The time was around 07:52. Though a veritable hurricane had been forecast, the morning was calm and bright. The shadows cast by the buildings stopped just short of where you were sitting, right at the top of the steps that lead down to the library.
I hesitantly glance over as I walk past you. I see you’re reading a book. Perfect, smooth black hair covers your back and shoulders. A denim top, white jeans, black blouse, and those brown pumps that are so goddamn fucking adorable. Your eyes are focused intently on the pages, you’re absorbed in them, lost in whatever you’re reading.

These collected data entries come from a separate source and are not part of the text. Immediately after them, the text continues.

### src/rtl/dss_pkg.sv
package dss_pkg;

  typedef enum logic [2:0] {
    ST_IDLE      = 3'd0,
    ST_WAIT_SCAN = 3'd1,
    ST_WAIT_FLY  = 3'd2,
    ST_RAMP      = 3'd3,
    ST_DONE      = 3'd4
  } dss_state_e;

  typedef struct packed {
    logic beam_en;
    logic hold_en;
    logic long_sel;
  } dss_cfg_t;

endpackage

### src/rtl/dss_rst_sync.sv
module dss_rst_sync (
  input  logic clk_i,
  input  logic rst_ni,
  output logic rst_no
);

  logic [1:0] sync_q;

  always_ff @(posedge clk_i or negedge rst_ni) begin
    if (!rst_ni) begin
      sync_q <= 2'b00;
    end else begin
      sync_q <= {sync_q[0], 1'b1};
    end
  end

  assign rst_no = sync_q[1];

endmodule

Of course, why wouldn’t you be? You’re not like the others. You’re intense; you find and pursue things that have depth. You favor meaning, challenge and growth over cheap thrills and mindless entertainment. This is why I want to find someone like you, someone I can drive through the desert with for hours, listening to music we both love, not saying a word. Someone I can make love to in a tent pitched in the Himalayas. Someone I can lean over to kiss on the Eurail train. Coming back from the university, the gym, the mountain, the recital; I can come home to you, waiting for me, waiting to have me recuperate in your embrace in preparation for the challenge of another day. In that perfect future I’ve imagined, the light that will follow this darkness, you are my best companion.
Apprehension gripped me as I passed. A big part of me urged me to say something, anything, to just make some kind of connection, however vague, something that can be built upon.

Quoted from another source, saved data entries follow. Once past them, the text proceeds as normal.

$ cat config.mk
export PLATFORM = sky130hd
export DESIGN_NAME = pan_fine_shift
export DESIGN_NICKNAME = d
export VERILOG_FILES = /design/src/rtl/pan_pkg.sv /design/src/rtl/pan_split_track.sv /design/src/rtl/pan_shift_decode.sv /design/src/rtl/pan_drop_ctr.sv /design/src/rtl/pan_pack.sv /design/src/rtl/pan_fine_shift.sv
export SDC_FILE = /design/constraint.sdc
export NUM_CORES = 1
export LEC_CHECK = 0
export BUFFER_PORTS_ARGS = -buffer_cell sky130_fd_sc_hd__buf_2
export CELL_PAD_IN_SITES_DETAIL_PLACEMENT = 1
export CELL_PAD_IN_SITES_GLOBAL_PLACEMENT = 1
export CORE_UTILIZATION = 36
export DETAILED_ROUTE_END_ITERATION = 16
export PLACE_DENSITY = 0.73
export RECOVER_POWER = 100
export SKIP_LAST_GASP = 1
export SYNTH_ARGS = -nofsm -noshare
export SYNTH_HDL_FRONTEND = slang
export SYNTH_HIERARCHICAL = 1
export SYNTH_SLANG_ARGS = --single-unit
$ cat constraint.sdc
create_clock -name clk_i -period 2.9 [get_ports clk_i]
set_clock_uncertainty 0.05 [all_clocks]
set_input_delay 0.145 -clock clk_i [delete_from_list [all_inputs] [get_ports clk_i]]
set_output_delay 0.145 -clock clk_i [all_outputs]
set_load 0.005 [all_outputs]
$ cat src/rtl/pan_pkg.sv
package pan_pkg;
  localparam int SHIFT_W = 4;
  localparam int CNT_W   = 4;

  typedef enum logic [1:0] {
    FMT_STD  = 2'd0,
    FMT_DOT9 = 2'd1,
    FMT_WIDE = 2'd2,
    FMT_ALT  = 2'd3
  } pan_fmt_e;
endpackage

$ cat src/rtl/pan_split_track.sv
module pan_split_track (
  input  logic clk_i,
  input  logic rst_ni,
  input  logic frame_start_i,
  input  logic split_hit_i,
  output logic split_o
);
  logic split_q;

  always_ff @(posedge clk_i or negedge rst_ni) begin
    if (!rst_ni)            split_q <= 1'b0;
    else if (frame_start_i) split_q <= 1'b0;
    else if (split_hit_i)   split_q <= 1'b1;
  end

  // same-cycle hit counts; frame start hides the old flag
  assign split_o = (split_q & ~frame_start_i) | split_hit_i;

  assert_split_set_R6: assert property (@(posedge clk_i) disable iff (!rst_ni)
    (split_hit_i && !frame_start_i) |=> split_q);
  assert_split_clr_R6: assert property (@(posedge clk_i) disable iff (!rst_ni)
    frame_start_i |=> !split_q);
endmodule

$ cat src/rtl/pan_shift_decode.sv
module pan_shift_decode
  import pan_pkg::*;
(
  input  logic [SHIFT_W-1:0] shift_i,
  input  pan_fmt_e           fmt_i,
  input  logic               pan_mode_i,
  input  logic               split_i,
  output logic [CNT_W-1:0]   drop_o
);
  logic [CNT_W-1:0] raw;

  always_comb begin
    unique case (fmt_i)
      FMT_DOT9: raw = (shift_i <= SHIFT_W'(7)) ? CNT_W'(shift_i) + CNT_W'(1) : '0;
      default:  raw = CNT_W'(shift_i[2:0]);
    endcase
    drop_o = (pan_mode_i && split_i) ? '0 : raw;
  end
endmodule

$ cat src/rtl/pan_drop_ctr.sv
module pan_drop_ctr
  import pan_pkg::*;
(
  input  logic             clk_i,
  input  logic             rst_ni,
  input  logic             line_start_i,
  input  logic             valid_i,
  input  logic [CNT_W-1:0] drop_i,
  output logic             pass_o
);
  logic [CNT_W-1:0] rem_q, rem_eff;

  always_comb begin
    rem_eff = line_start_i ? drop_i : rem_q;
    pass_o  = valid_i && (rem_eff == '0);
  end

  always_ff @(posedge clk_i or negedge rst_ni) begin
    if (!rst_ni)                          rem_q <= '0;
    else if (valid_i && rem_eff != '0)    rem_q <= rem_eff - CNT_W'(1);
    else                                  rem_q <= rem_eff;
  end

  assert_rem_bound_R3: assert property (@(posedge clk_i) disable iff (!rst_ni)
    rem_q <= CNT_W'(8));
  assert_rem_step_R1: assert property (@(posedge clk_i) disable iff (!rst_ni)
    (valid_i && !line_start_i && rem_q != '0) |=> (rem_q == $past(rem_q) - CNT_W'(1)));
endmodule

$ cat src/rtl/pan_pack.sv
module pan_pack
  import pan_pkg::*;
#(
  parameter int PIX_W = 8
) (
  input  logic             clk_i,
  input  logic             rst_ni,
  input  logic             line_start_i,
  input  pan_fmt_e         fmt_i,
  input  logic             pass_i,
  input  logic [PIX_W-1:0] pix_i,
  output logic             valid_o,
  output logic [PIX_W-1:0] data_o
);
  localparam int NIB_W = PIX_W / 2;

  pan_fmt_e         fmt_q, fmt_eff;
  logic             half_q, half_eff, wide;
  logic [NIB_W-1:0] hold_q;

  always_comb begin
    fmt_eff  = line_start_i ? fmt_i : fmt_q;
    half_eff = line_start_i ? 1'b0 : half_q;
    wide     = (fmt_eff == FMT_WIDE);
  end

  always_ff @(posedge clk_i or negedge rst_ni) begin
    if (!rst_ni) begin
      fmt_q   <= FMT_STD;
      half_q  <= 1'b0;
      hold_q  <= '0;
      valid_o <= 1'b0;
      data_o  <= '0;
    end else begin
      fmt_q   <= fmt_eff;
      half_q  <= half_eff;
      valid_o <= 1'b0;
      if (pass_i) begin
        if (!wide) begin
          valid_o <= 1'b1;
          data_o  <= pix_i;
        end else if (!half_eff) begin
          hold_q <= pix_i[NIB_W-1:0];
          half_q <= 1'b1;
        end else begin
          valid_o <= 1'b1;
          data_o  <= {hold_q, pix_i[NIB_W-1:0]};
          half_q  <= 1'b0;
        end
      end
    end
  end
endmodule

$ cat src/rtl/pan_fine_shift.sv
module pan_fine_shift
  import pan_pkg::*;
#(
  parameter int PIX_W = 8
) (
  input  logic               clk_i,
  input  logic               rst_ni,
  input  logic               frame_start_i,
  input  logic               line_start_i,
  input  logic               pix_valid_i,
  input  logic [PIX_W-1:0]   pix_data_i,
  input  logic [SHIFT_W-1:0] shift_i,
  input  logic [1:0]         mode_i,
  input  logic               pan_mode_i,
  input  logic               split_hit_i,
  output logic               pix_valid_o,
  output logic [PIX_W-1:0]   pix_data_o
);
  logic             split;
  logic [CNT_W-1:0] drop;
  logic             pass;
  pan_fmt_e         fmt;

  assign fmt = pan_fmt_e'(mode_i);

  pan_split_track u_split (
    .clk_i, .rst_ni, .frame_start_i, .split_hit_i, .split_o(split)
  );

  pan_shift_decode u_dec (
    .shift_i, .fmt_i(fmt), .pan_mode_i, .split_i(split), .drop_o(drop)
  );

  pan_drop_ctr u_ctr (
    .clk_i, .rst_ni, .line_start_i, .valid_i(pix_valid_i), .drop_i(drop), .pass_o(pass)
  );

  pan_pack #(.PIX_W(PIX_W)) u_pack (
    .clk_i, .rst_ni, .line_start_i, .fmt_i(fmt), .pass_i(pass), .pix_i(pix_data_i),
    .valid_o(pix_valid_o), .data_o(pix_data_o)
  );

  assert_out_cause_R1: assert property (@(posedge clk_i) disable iff (!rst_ni)
    pix_valid_o |-> $past(pix_valid_i));
endmodule

==> results of run 1 <==
[area by class of cell]
cell class | count | area (um2)
clock inverter | 1 | 5.00
inverter | 2 | 7.51
sequential | 21 | 526
clock buffer | 3 | 22.5
timing repair buffer | 35 | 194
multi-input combinational | 70 | 569
tap | 42 | 52.6
fill | 319 | 1500
[cells in the final DEF (no fill, tap or decap), types with 3 or more instances in the layout]
cell           synthesis  layout
a31oi_1                4       4
nor2_1                 8       8
o21ai_0                5       5
buf_2                  1      26
mux2_2                 6       5
a21oi_1                3       3
dfrtp_1               21      21
clkbuf_1               0       3
nand3_1                6       7
buf_4                  0       3
nand2_1                3       3
dlygate4sd3_1          0       3
ha_1                   3       3
mux2i_1                6       5
clkbuf_4               0       3
mux2_1                 0       3
[per-layer routing]
metal	global-route usage [%]	vias to the layer above
met4	4.08	0
li1	-	420
met1	19.2	418
met5	0	-
met2	29.6	16
met3	4.69	5
[cell families (layout without fill, tap and decap cells)]
group	after synthesis	in the layout	synth area share, %
compound gates	15	15	8.94
xor+xnor	3	3	2.32
fa+ha+maj	3	3	3.31
buf+inv	4	41	2.10
flops	21	21	46.4
mux	16	16	16.6
simple gates	33	33	20.4
[critical path: stages (launching register included)]
cell      delay (ns)
dfrtp_1         0.38
a21o_1          0.12
and2_1          0.19
a21oi_1         0.06
mux2i_1         0.23
ha_1            0.22
or4bb_4         0.54
a21boi_1        0.17
and2b_2         0.23
mux2_1          0.36
[registers in the layout, indices dropped and copies added, names as in the netlist]
name,flops
u_pack/data_o,8
u_ctr/rem_q,4
u_pack/half_q,1
u_pack/hold_q,4
u_pack/fmt_q,2
u_pack/valid_o,1
u_split/split_q,1
[metrics by stage]
stage / std cells / setup slack [ns] / power (mW) / hold slack, ns / utilization [%]
2_1_floorplan: 95 / 0.0521 / 0.689 / -0.201 / -
3_3_place_gp: 166 / 0.184 / 0.806 / 0.0747 / 46.2
3_5_place_dp: 166 / 0.0931 / 0.831 / 0.0831 / 46.2
4_1_cts: 172 / 0.0869 / 0.977 / 0.00132 / 47.9
5_1_grt: 174 / 0.0435 / 1.03 / -0.0114 / 47.8
6_report: 174 / 0.221 / 0.949 / 0.00990 / 47.8
[worst paths after layout]
path | startpoint | end | slack, ns
min in group asynchronous | rst_ni | u_pack/hold_q[2]$_DFFE_PN0P_ | 0.52
max | u_split/split_q$_DFFE_PN0P_ | u_pack/data_o[3]$_DFFE_PN0P_ | 0.22
max reg2reg | u_split/split_q$_DFFE_PN0P_ | u_pack/data_o[3]$_DFFE_PN0P_ | 0.22
min | pix_data_i[0] | u_pack/hold_q[0]$_DFFE_PN0P_ | 0.01
min reg2reg | u_pack/hold_q[0]$_DFFE_PN0P_ | u_pack/hold_q[0]$_DFFE_PN0P_ | 0.46
max in group asynchronous | rst_ni | u_pack/data_o[3]$_DFFE_PN0P_ | 1.59
[what timing repair did]
item / in CTS / in global routing
hold buffers: 2 / 1
endpoints found under the setup margin: 0 / 11
gates resized for setup: 0 / 2
hold endpoints to repair: 22 / 1
setup buffers: 0 / 1
[power groups by stage]
stage,clock [mW],combinational [mW],sequential (mW)
finish,0.140,0.341,0.467
global route,0.163,0.383,0.483
CTS,0.150,0.357,0.469
detailed placement,0,0.354,0.477
global placement,0,0.338,0.468
floorplan,0,0.221,0.468
==> flow_metrics.env, run 1 <==
export IMPL_finalInstanceArea_um2=1380
export IMPL_crit_fanout=5
export IMPL_grt_pass1_wl_mm=4.19
export IMPL_end_kind="flip-flop"
export IMPL_cts_buffers=3
export IMPL_synth_cell_types=35
export IMPL_wl_per_cell_um=14.3
export IMPL_net_switching_power_mw=0.299
export IMPL_portBuffers=29
export IMPL_final_hold_viol_count=0
export IMPL_firstDrtPassIters=3
export IMPL_post_route_period_util_pct=92.4
export IMPL_synth_most_common_cell="dfrtp_1"
export IMPL_core_area_um2=2880
export IMPL_ys_ff_latch=21
export IMPL_gp_congestion=0.742
export IMPL_syn_area_um2=1130
export IMPL_ir_drop_uv=358
export IMPL_min_path_cells=2
export IMPL_maxSlewViolCount=0
export IMPL_drc_errors=0
export IMPL_p_comb_share_pct=36.0
export IMPL_synth_area_leaders="dfrtp_1 (46%), mux2_2 (6.0%), mux2i_1 (5.3%), mux2_4 (5.3%), ha_1 (3.3%)"
export IMPL_syn_num_nets=119
export IMPL_die_h_um=58.1
export IMPL_syn_avg_cell_area_um2=11.9
export IMPL_async_flop_share_pct=100
export IMPL_synth_commonest_cells="dfrtp_1 (21), nor2_1 (8), mux2_2 (6), mux2i_1 (6), nand3_1 (6)"
export IMPL_fin_tns_setup_ns=0
export IMPL_synth_cells=95
export IMPL_status="finished clean"
export IMPL_synth_edf_count=0
export IMPL_dr_wl_met3_um=78
export IMPL_clockBufferDepth=2
export IMPL_r2r_cells=9
export IMPL_dp_hpwl_mm=1.92
export IMPL_grt_max_degree=22
export IMPL_grt_usage_pct=16.5
export IMPL_max_clock_freq_mhz=373
export IMPL_ios=30
export IMPL_drive_gt1_share_pct=38.6
export IMPL_antenna_cells=0
export IMPL_syn2layout_area_growth_pct=21.4
export IMPL_dieArea_um2=3380
export IMPL_drt_vias_per_instance=4.94
export IMPL_via_count=859
export IMPL_drt_total_wl_mm=2.49
export IMPL_crit_arrival_ns=2.81
export IMPL_maxCapViolations=0
export IMPL_start_kind="flip-flop"
export IMPL_top_layer="met4"
export IMPL_rows=19
export IMPL_p_leak_nw=0.642
export IMPL_grt_overflow=0
export IMPL_ys_warn_count=6
export IMPL_final_nets=157
export IMPL_yosysTopAreaCell="dfrtp_1"
export IMPL_postPlaceCellArea_um2=1330
export IMPL_die_w_um=58.1
export IMPL_antenna_found_initial=0
export IMPL_met1Wirelength_mm=1.04
export IMPL_min_path_type="input port to flip-flop"
export IMPL_slew_headroom_pct=23.6
export IMPL_ys_flop_type="dfrtp_1"
export IMPL_cts_tree="done"
export IMPL_swShare_pct=31.6
export IMPL_root_buffer="clkbuf_4"
export IMPL_pwr_share_clk_pct=14.8
export IMPL_worst_slew_pin_slew_ns=1.15
export IMPL_yosysSeqAreaShare_pct=46.4
export IMPL_worstSetupPathType="flip-flop to flip-flop"
export IMPL_cts_num_sinks=21
export IMPL_clk_pin_slew_worst_paths_ns=0.12
export IMPL_setup_viol=0
export IMPL_grt_pass1_vias=918
export IMPL_first_iter_violations=25
export IMPL_period_minus_slack_ns=2.68
export IMPL_initial_utilization_pct=39.4
export IMPL_rsz0062_at_grt="false"
export IMPL_required_ns=3.03
export IMPL_intPower_mw=0.649
export IMPL_wl_met2_mm=1.34
export IMPL_netlist_area_leader_share_pct=46.4
export IMPL_clk_latency_ns=0.31
export IMPL_ctsHtreeMaxLevel=1
export IMPL_ant_nets=0
export IMPL_seq_power_share_pct=49.3
export IMPL_powerDensity_nw_per_um2=689
(Power assumes the default switching activity.)
==> run 2: changes to the inputs <==
- RECOVER_POWER: 100 -> default
==> run 2 against run 1 <==
Final cell count stayed put. Count of clock-buffer cells in the layout stayed put. Combinational power is 6.5% higher. Critical path type unchanged. Highest routed layer unchanged. Critical endpoint unchanged. Register-to-register slack worse by 0.03 ns.
==> flow_metrics.env, run 2 (synthesized netlist as in run 1, its figures left out) <==
export IMPL_max_clock_freq_mhz=369
export IMPL_intPower_mw=0.668
export IMPL_cts_tree="done"
export IMPL_reg_top3="u_pack/data_o: 8 flops, u_ctr/rem_q: 4 flops, u_pack/hold_q: 4 flops"
export IMPL_period_minus_slack_ns=2.71
export IMPL_maxSlewViolCount=0
export IMPL_finalInstanceArea_um2=1400
export IMPL_dp_hpwl_mm=1.92
export IMPL_critPathMaxStageDelay_ns=0.56
export IMPL_rsz0062_at_grt="false"
export IMPL_first_iter_violations=16
export IMPL_grt_pass1_wl_mm=4.19
export IMPL_clockBufferDepth=2
export IMPL_drt_vias_per_instance=4.96
export IMPL_worst_slew_pin_slew_ns=0.476
export IMPL_cts_buffers=3
export IMPL_fin_util_pct=48.7
export IMPL_timing_final_ws_setup_ns=0.194
export IMPL_root_buffer="clkbuf_4"
export IMPL_pwr_share_clk_pct=14.5
export IMPL_drc_errors=0
export IMPL_final_nets=157
export IMPL_portBuffers=29
export IMPL_layout_common_cells="buf_2 (29), dfrtp_1 (21), nor2_1 (8)"
export IMPL_place_ws_ns=0.0931
export IMPL_drive_gt1_share_pct=43.9
export IMPL_status="finished clean"
export IMPL_p_leak_nw=0.663
export IMPL_slew_headroom_pct=68.3
export IMPL_post_route_period_util_pct=93.3
export IMPL_min_path_type="input port to flip-flop"
export IMPL_crit_chain="a21o_1, and2_1, a21oi_1, mux2i_1, ha_1, or4bb_4, a21boi_1, and2b_2, mux2_2"
export IMPL_die_w_um=58.1
export IMPL_ir_drop_uv=364
export IMPL_final_hold_viol_count=0
export IMPL_rows=19
export IMPL_swShare_pct=31.2
export IMPL_cpMaxStageDelayCell="or4bb_4"
export IMPL_powerDensity_nw_per_um2=694
export IMPL_core_area_um2=2880
export IMPL_regMostFlops="u_pack/data_o"
export IMPL_antenna_found_initial=0
export IMPL_grt_max_degree=22
export IMPL_gp_congestion=0.742
export IMPL_largest_register_ffs=8
export IMPL_via_count=863
export IMPL_seq_power_share_pct=48.2
export IMPL_initial_utilization_pct=39.4
export IMPL_wl_per_cell_um=14.2
export IMPL_drt_total_wl_mm=2.48
export IMPL_firstDrtPassIters=4
export IMPL_ant_nets=0
export IMPL_clk_pin_slew_worst_paths_ns=0.12
export IMPL_mostFrequentLayoutCell="buf_2"
export IMPL_clk_latency_ns=0.31
export IMPL_p_comb_share_pct=37.4
export IMPL_worstSetupPathType="flip-flop to flip-flop"
export IMPL_ios=30
export IMPL_postPlaceCellArea_um2=1330
export IMPL_required_ns=3.04
export IMPL_end_kind="flip-flop"
export IMPL_syn2layout_area_growth_pct=23.5
export IMPL_crit_fanout=5
export IMPL_cts_num_sinks=21
export IMPL_ctsHtreeMaxLevel=1
export IMPL_dieArea_um2=3380
export IMPL_grt_overflow=0
export IMPL_fin_tns_setup_ns=0
export IMPL_die_h_um=58.1
export IMPL_grt_usage_pct=16.5
export IMPL_start_kind="flip-flop"
export IMPL_net_switching_power_mw=0.303
export IMPL_crit_arrival_ns=2.85
export IMPL_power_total_mw=0.972
export IMPL_setup_viol=0
export IMPL_maxCapViolations=0
export IMPL_antenna_cells=0
export IMPL_grt_pass1_vias=918
-- run 2: per-stage QoR --
stage          std cells  hold slack [ns]
2_1_floorplan         95           -0.201
3_3_place_gp         166           0.0747
3_5_place_dp         166           0.0831
4_1_cts              172          0.00132
5_1_grt              174          0.00585
6_report             174           0.0242
-- run 2: worst paths after layout --
kind / from / to / slack, ns / cells past startpoint
min: pix_data_i[0] / u_pack/hold_q[0]$_DFFE_PN0P_ / 0.02 / 2
min reg2reg: u_pack/data_o[2]$_DFFE_PN0P_ / u_pack/data_o[2]$_DFFE_PN0P_ / 0.48 / 1
max in group asynchronous: rst_ni / u_pack/data_o[3]$_DFFE_PN0P_ / 2.20 / 2
max reg2reg: u_split/split_q$_DFFE_PN0P_ / u_pack/data_o[3]$_DFFE_PN0P_ / 0.19 / 9
min in group asynchronous: rst_ni / u_pack/hold_q[2]$_DFFE_PN0P_ / 0.26 / 2
max: u_split/split_q$_DFFE_PN0P_ / u_pack/data_o[3]$_DFFE_PN0P_ / 0.19 / 9
-- run 2: layout make-up --
| cell class | instances | area, um2 |
|---|---|---|
| repair buffers | 35 | 198 |
| clock inverters | 1 | 5.00 |
| inverters | 2 | 7.51 |
| well taps | 42 | 52.6 |
| multi-input cells | 70 | 589 |
| flip-flops and latches | 21 | 526 |
| fillers | 314 | 1480 |
| clock buffers | 3 | 22.5 |
-- run 2: routing by layer --
metal | share of wire, % | vias to the layer above | track usage (%) | wire (um)
met5 | 0 | - | 0 | 0
met4 | 0.93 | 0 | 4.08 | 23
met3 | 3.1 | 5 | 4.69 | 78
met2 | 54 | 16 | 29.6 | 1340
met1 | 42 | 421 | 19.2 | 1040
li1 | - | 421 | - | -
-- run 2: worst max-delay path, delay by kind of cell (launching register included) --
| kind | cells | cell delay, ns |
|---|---|---|
| compound gates | 3 | 0.35 |
| simple gates | 3 | 0.98 |
| fa+ha+maj | 1 | 0.22 |
| flops | 1 | 0.38 |
| mux | 2 | 0.59 |
-- run 2: timing repair --
item                                   CTS  global route
endpoints found under the hold margin   22             1
setup endpoints to repair                0            11
resized for setup                        0             2
hold buffers                             2             1
setup buffers                            0             1
-- run 2: power by group through the flow --
stage	combinational, mW	clock [mW]	sequential (mW)
3_3_place_gp	0.338	0	0.468
2_1_floorplan	0.221	0	0.468
5_1_grt	0.407	0.163	0.484
6_report	0.363	0.141	0.468
4_1_cts	0.357	0.150	0.469
3_5_place_dp	0.354	0	0.477
==> run 3: changes to the inputs <==
- CELL_PAD_IN_SITES_DETAIL_PLACEMENT: 1 -> 0
==> run 3 against run 2 <==
Utilization up 0.35 points. Hold slack better by 0.0038 ns. Via count down 4.3%. Flip-flop and latch count unchanged. Global-route usage down 2.7 points. Wire length down 16%. Count of clock-buffer cells in the layout unchanged. First-iteration DRC count up 19%. Cell area up 0.71%. Clock power about the same. Sequential share of layout area down 0.27 points.
==> flow_metrics.env, run 3 (synthesized netlist as in run 1, its figures left out) <==
export IMPL_status="finished clean"
export IMPL_core_area_um2=2880
export IMPL_final_hold_viol_count=0
export IMPL_cts_tree="done"
export IMPL_via_count=826
export IMPL_clk_pin_slew_worst_paths_ns=0.12
export IMPL_final_nets=158
export IMPL_ir_drop_uv=354
export IMPL_drive_gt1_share_pct=45.1
export IMPL_maxCapViolations=0
export IMPL_cpMaxStageDelayCell="or4bb_4"
export IMPL_portBuffers=29
export IMPL_crit_chain="a21o_1, and2_1, a21oi_1, mux2i_1, ha_2, or4bb_4, a21boi_1, and2b_2, mux2_2"
export IMPL_stdcell_count=175
export IMPL_p_leak_nw=0.666
export IMPL_nFillCells=266
export IMPL_largest_register_ffs=8
export IMPL_critPathMaxStageDelay_ns=0.55
export IMPL_rows=19
export IMPL_drt_vias_per_instance=4.72
export IMPL_die_w_um=58.1
export IMPL_critPathBufInv=0
export IMPL_wl_per_cell_um=11.9
export IMPL_clk_latency_ns=0.30
export IMPL_min_path_type="input port to flip-flop"
export IMPL_timing_final_ws_setup_ns=0.244
export IMPL_required_ns=3.04
export IMPL_power_total_mw=0.961
export IMPL_dp_hpwl_mm=1.59
export IMPL_holdWs_ns=0.0280
export IMPL_root_buffer="clkbuf_4"
export IMPL_post_route_period_util_pct=91.6
export IMPL_fin_tns_setup_ns=0
export IMPL_powerDensity_nw_per_um2=682
export IMPL_setup_viol=0
export IMPL_slew_headroom_pct=68.1
export IMPL_die_h_um=58.1
export IMPL_regMostFlops="u_pack/data_o"
export IMPL_antenna_cells=0
export IMPL_ios=30
export IMPL_multi_input_comb_area_um2=592
export IMPL_syn2layout_area_growth_pct=24.4
export IMPL_crit_arrival_ns=2.79
export IMPL_start_kind="flip-flop"
export IMPL_gp_congestion=0.742
export IMPL_drc_errors=0
export IMPL_end_kind="flip-flop"
export IMPL_drt_total_wl_mm=2.08
export IMPL_grt_overflow=0
export IMPL_worst_slew_pin_slew_ns=0.478
export IMPL_clockBufferDepth=2
export IMPL_place_ws_ns=0.125
export IMPL_grt_pass1_vias=802
export IMPL_period_minus_slack_ns=2.66
export IMPL_finalInstanceArea_um2=1410
export IMPL_fin_util_pct=49.0
export IMPL_grt_usage_pct=13.7
export IMPL_maxSlewViolCount=0
export IMPL_crit_fanout=5
export IMPL_first_iter_violations=19
export IMPL_crit_family="simple AND/OR/NAND/NOR gates"
export IMPL_grt_pass1_wl_mm=3.51
export IMPL_postPlaceCellArea_um2=1330
export IMPL_mostFrequentLayoutCell="buf_2"
export IMPL_max_clock_freq_mhz=377
export IMPL_antenna_found_initial=0
export IMPL_reg_top3="u_pack/data_o: 8 flops, u_ctr/rem_q: 4 flops, u_pack/hold_q: 4 flops"
export IMPL_placed_cells_incl_taps=166
export IMPL_seqCellArea_um2=526
export IMPL_firstDrtPassIters=4
export IMPL_grt_max_degree=22
export IMPL_cts_num_sinks=21
export IMPL_layout_common_cells="buf_2 (29), dfrtp_1 (21), nor2_1 (8)"
export IMPL_dieArea_um2=3380
export IMPL_cts_buffers=3
export IMPL_ctsHtreeMaxLevel=1
export IMPL_worstSetupPathType="flip-flop to flip-flop"
export IMPL_initial_utilization_pct=39.4
export IMPL_ant_nets=0
[run 3: routing by layer]
metal  global-route usage (%)  wire length (um)
met1                     16.9               985
met2                     23.8              1030
met3                     4.69                50
met4                     2.04                11
met5                        0                 0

But I keep walking. Inner turmoil accompanies me down the steps. I reach the entrance and look back, you’re still sitting there, at the top, not too far away. You look up.
Oh, shit. I avert my gaze and walk into the library.
To the beautiful blonde who smiled and looked down as I walked past her yesterday.
To the brunette who taught me mathematics in first year.
To the dark-haired violinist I was introduced to in the conservatoire.
I see you, and I’m reminded of why I’m here, why I’m doing this. You embody my anima, the feminine reflection of all it is that I aspire to. You have the beauty, the intelligence, the creativity, fucking everything a man could ask for. As much as I want to convince myself otherwise, I live for the day when I can approach you. The love, the sex, the shared experiences, the togetherness, it’s what makes life worth living*.
But I can’t start that journey with you just yet. In a relationship, the man is the rock, the constant, the protector, the provider. I cannot give you that yet: my branches are still blown this way and that by the wind, my foundations lay on shaky ground. I’d be so swept up in the contemplation of you, of us, that my life would revolve around you.
I’d be clingy and needy and live only for your affections. To be fair, I’d be a handsome, sophisticated, articulate clinger, but a clinger nonetheless.
One of the great ironies of life is man’s pursuit of a woman: my goal should not be the woman, but rather myself. Only once I have built my skills, my identity, my purpose, only then can I take another along for the ride. If I have no other source of joy besides you, then I become addicted. I become a servant and not a leader. I would come to use and exploit you for pleasure and validation, repeating the same pattern of all my previous addictions. Though I yearn to drown in my love for you, I can only do so with you at my side, and not on a pedestal before me.
Trust that I am on the path, that I climb towards the summit. My hands become calloused by the jagged rocks. My will grows tempered by the steepness of the slopes. My resolve hardens with each plateau I cross. I live only to collapse into your arms at the summit.
When I get there, I’m going to ask that you not inquire about my sexual history with the rather rotund specimens I became involved with along the way. A man has needs, jesus.